梁劲康，方炳虎，黎乃添，吴志玲，吴广辉，张桂君

(广东温氏大华农生物科技有限公司，广东云浮 527400)



高效液相色谱法同时测定枸橼酸苹果酸粉消毒剂中枸橼酸和苹果酸的含量

梁劲康，方炳虎，黎乃添，吴志玲，吴广辉，张桂君*

(广东温氏大华农生物科技有限公司，广东云浮 527400)

建立同时测定兽用消毒剂枸橼酸苹果酸粉中枸橼酸和苹果酸含量的高效液相色谱方法。采用Agilent Eclipse XDB-C18(250 mm×4.6 mm，5 μm)色谱柱，以乙腈-10 mL/L磷酸溶液(2.5∶97.5，V/V)为流动相进行洗脱，流速为1.0 mL/min，检测波长为210 nm，柱温为35℃，进样量为20 μL。

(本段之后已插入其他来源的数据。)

$ cat config.mk
export PLATFORM = sky130hd
export DESIGN_NAME = ex_mem_skid_reg
export DESIGN_NICKNAME = d
export VERILOG_FILES = /design/src/rtl/ex_mem_skid_reg.sv
export SDC_FILE = /design/constraint.sdc
export NUM_CORES = 1
export LEC_CHECK = 0
export ABC_AREA = 0
export BUFFER_PORTS_ARGS = -buffer_cell sky130_fd_sc_hd__buf_2
export CAP_MARGIN = 10
export CORE_UTILIZATION = 33
export DETAILED_ROUTE_END_ITERATION = 10
export HOLD_SLACK_MARGIN = 0.05
export PLACE_DENSITY = 0.63
export RECOVER_POWER = 25
export SLEW_MARGIN = 40
export SYNTH_ARGS = -nofsm -noshare
export SYNTH_HDL_FRONTEND = slang
export SYNTH_SLANG_ARGS = --single-unit
$ cat constraint.sdc
create_clock -name clk -period 2 [get_ports clk]
set_input_delay 0.2 -clock clk [delete_from_list [all_inputs] [get_ports clk]]
set_output_delay 0.2 -clock clk [all_outputs]
set_load 0.05 [all_outputs]
`src/rtl/lc3_io_ctrl.sv`:
```
// LC-3 memory-mapped I/O: keyboard FIFO (KBSR/KBDR), display handshake (DSR/DDR), machine control (MCR).
// Define LC3_KBD_INT_EN to build the KBSR[14] interrupt-enable bit and the registered kb_irq output.
module lc3_io_ctrl #(
  parameter int unsigned KBD_DEPTH = 4
) (
  input  logic        clk,
  input  logic        reset,
  input  logic        mem_en,
  input  logic        we,
  input  logic [15:0] addr,
  input  logic [15:0] wdata,
  output logic [15:0] rdata,
  output logic        sel,
  input  logic        kb_valid,
  input  logic [7:0]  kb_data,
  output logic        kb_ready,
  output logic        disp_valid,
  output logic [7:0]  disp_data,
  input  logic        disp_ack,
  output logic        halt
`ifdef LC3_KBD_INT_EN
  ,
  output logic        kb_irq
`endif
);

  localparam int unsigned AW = (KBD_DEPTH > 1) ? $clog2(KBD_DEPTH) : 1;
  localparam logic [AW:0] FULL_CNT = (AW + 1)'(KBD_DEPTH);

  localparam logic [15:0] KBSR_ADDR = 16'hFE00;
  localparam logic [15:0] KBDR_ADDR = 16'hFE02;
  localparam logic [15:0] DSR_ADDR  = 16'hFE04;
  localparam logic [15:0] DDR_ADDR  = 16'hFE06;
  localparam logic [15:0] MCR_ADDR  = 16'hFFFE;

  typedef enum logic {
    D_IDLE,
    D_BUSY
  } disp_state_e;

  // Address decode
  logic hit_kbsr, hit_kbdr, hit_dsr, hit_ddr, hit_mcr, hit_any;
  logic wr_kbsr, wr_ddr, wr_mcr, rd_kbdr;

  always_comb begin
    hit_kbsr = (addr == KBSR_ADDR);
    hit_kbdr = (addr == KBDR_ADDR);
    hit_dsr  = (addr == DSR_ADDR);
    hit_ddr  = (addr == DDR_ADDR);
    hit_mcr  = (addr == MCR_ADDR);
    hit_any  = hit_kbsr | hit_kbdr | hit_dsr | hit_ddr | hit_mcr;
    wr_kbsr  = mem_en & we & hit_kbsr;
    wr_ddr   = mem_en & we & hit_ddr;
    wr_mcr   = mem_en & we & hit_mcr;
    rd_kbdr  = mem_en & ~we & hit_kbdr;
  end

  assign sel = mem_en & hit_any;

  // Keyboard receive FIFO
  logic [7:0]    fifo_q [KBD_DEPTH];
  logic [AW-1:0] wr_ptr_q, wr_ptr_d;
  logic [AW-1:0] rd_ptr_q, rd_ptr_d;
  logic [AW:0]   count_q, count_d;
  logic          empty, full, push, pop;

  always_comb begin
    empty    = (count_q == '0);
    full     = (count_q == FULL_CNT);
    push     = kb_valid & ~full;
    pop      = rd_kbdr & ~empty;
    wr_ptr_d = push ? wr_ptr_q + 1'b1 : wr_ptr_q;
    rd_ptr_d = pop  ? rd_ptr_q + 1'b1 : rd_ptr_q;
    count_d  = count_q;
    case ({push, pop})
      2'b10:   count_d = count_q + 1'b1;
      2'b01:   count_d = count_q - 1'b1;
      default: count_d = count_q;
    endcase
  end

  assign kb_ready = ~full;

  always_ff @(posedge clk or posedge reset) begin
    if (reset) begin
      wr_ptr_q <= '0;
      rd_ptr_q <= '0;
      count_q  <= '0;
    end else begin
      wr_ptr_q <= wr_ptr_d;
      rd_ptr_q <= rd_ptr_d;
      count_q  <= count_d;
    end
  end

  // Storage needs no reset: occupancy alone decides what is readable.
  always_ff @(posedge clk) begin
    if (push) begin
      fifo_q[wr_ptr_q] <= kb_data;
    end
  end

  // Display handshake FSM with registered outputs
  disp_state_e disp_state_q;
  logic        disp_valid_q;
  logic [7:0]  disp_data_q;

  always_ff @(posedge clk or posedge reset) begin
    if (reset) begin
      disp_state_q <= D_IDLE;
      disp_valid_q <= 1'b0;
      disp_data_q  <= '0;
    end else begin
      case (disp_state_q)
        D_IDLE: begin
          if (wr_ddr) begin
            disp_data_q  <= wdata[7:0];
            disp_valid_q <= 1'b1;
            disp_state_q <= D_BUSY;
          end
        end
        D_BUSY: begin
          if (disp_ack) begin
            disp_valid_q <= 1'b0;
            disp_state_q <= D_IDLE;
          end
        end
        default: begin
          disp_valid_q <= 1'b0;
          disp_state_q <= D_IDLE;
        end
      endcase
    end
  end

  assign disp_valid = disp_valid_q;
  assign disp_data  = disp_data_q;

  // Machine control
  logic run_q;

  always_ff @(posedge clk or posedge reset) begin
    if (reset) begin
      run_q <= 1'b1;
    end else if (wr_mcr) begin
      run_q <= wdata[15];
    end
  end

  assign halt = ~run_q;

  // Keyboard interrupt enable
  logic ie;

`ifdef LC3_KBD_INT_EN
  logic ie_q, irq_q;

  always_ff @(posedge clk or posedge reset) begin
    if (reset) begin
      ie_q  <= 1'b0;
      irq_q <= 1'b0;
    end else begin
      if (wr_kbsr) begin
        ie_q <= wdata[14];
      end
      irq_q <= ie_q & ~empty;
    end
  end

  assign ie     = ie_q;
  assign kb_irq = irq_q;

  logic unused_wdata;
  assign unused_wdata = ^wdata[13:8];
`else
  assign ie = 1'b0;

  logic unused_wdata;
  assign unused_wdata = ^{wdata[14:8], wr_kbsr};
`endif

  // Read mux; an empty KBDR reads zero rather than a stale slot
  always_comb begin
    rdata = '0;
    if (hit_kbsr) begin
      rdata = {~empty, ie, 14'b0};
    end else if (hit_kbdr) begin
      rdata = empty ? 16'h0000 : {8'h00, fifo_q[rd_ptr_q]};
    end else if (hit_dsr) begin
      rdata = {(disp_state_q == D_IDLE), 15'b0};
    end else if (hit_ddr) begin
      rdata = {8'h00, disp_data_q};
    end else if (hit_mcr) begin
      rdata = {run_q, 15'b0};
    end
  end

endmodule

```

枸橼酸和苹果酸色谱峰分离度良好。枸橼酸和苹果酸分别在100 μg/mL～1 000 μg/mL和50 μg/mL～500 μg/mL范围内线性关系良好。精密度、稳定性和重现性等考察结果的相对标准偏差(RSD)均小于1.0%；而平均回收率均在98%～101%之间，RSD均小于0.5%，符合方法学要求。6份供试品中枸橼酸和苹果酸的含量也均符合要求。建立的高效液相色谱法能够同时定量测定枸橼酸和苹果酸的含量，可用于枸橼酸苹果酸粉的质量控制。

枸橼酸；苹果酸；速可净；高效液相色谱法；含量测定

枸橼酸苹果酸粉是一种新型生态环保的复合有机酸消毒剂，其杀菌作用快速、持久，已经在畜牧业中广泛使用。研究表明，枸橼酸苹果酸粉稀释至一定浓度时能够完全杀灭大肠埃希菌、沙门菌和金黄色葡萄球菌等细菌以及H5N1亚型禽流感病毒、口蹄疫病毒等病毒[1-2]。枸橼酸苹果酸粉中的主要有效成分是枸橼酸(citric acid，含量约为40%)和苹果酸(malic acid，含量约为10%)，这两种有机酸在水中均能够解离出大量的H+渗入细菌细胞内，改变细胞渗透压，使细胞质酸化和蛋白变性，从而杀灭细菌[1]。因此，枸橼酸和苹果酸的含量控制是枸橼酸苹果酸粉质量标准的关键。本文在参考相关文献[3-4]的基础上，建立了可同时测定枸橼酸和苹果酸含量的高效液相色谱法。该方法快速简便，结果准确可靠，可为枸橼酸苹果酸粉的质量标准评价方法提供一定的参考。

1 材料与方法

1.1 材料

1.1.1 仪器设备 Waters e2695高效液相色谱系统配置2489 UV/Vis检测器，美国Waters公司产品；CPA225D型电子天平，德国Sartorius公司产品；Milli-Q超纯水仪，美国Millipore公司产品；SHZ-D(Ⅲ)循环式真空泵，巩义市予华仪器有限责任公司产品；KQ-100E型超声波清洗器，昆山市超声仪器有限公司产品。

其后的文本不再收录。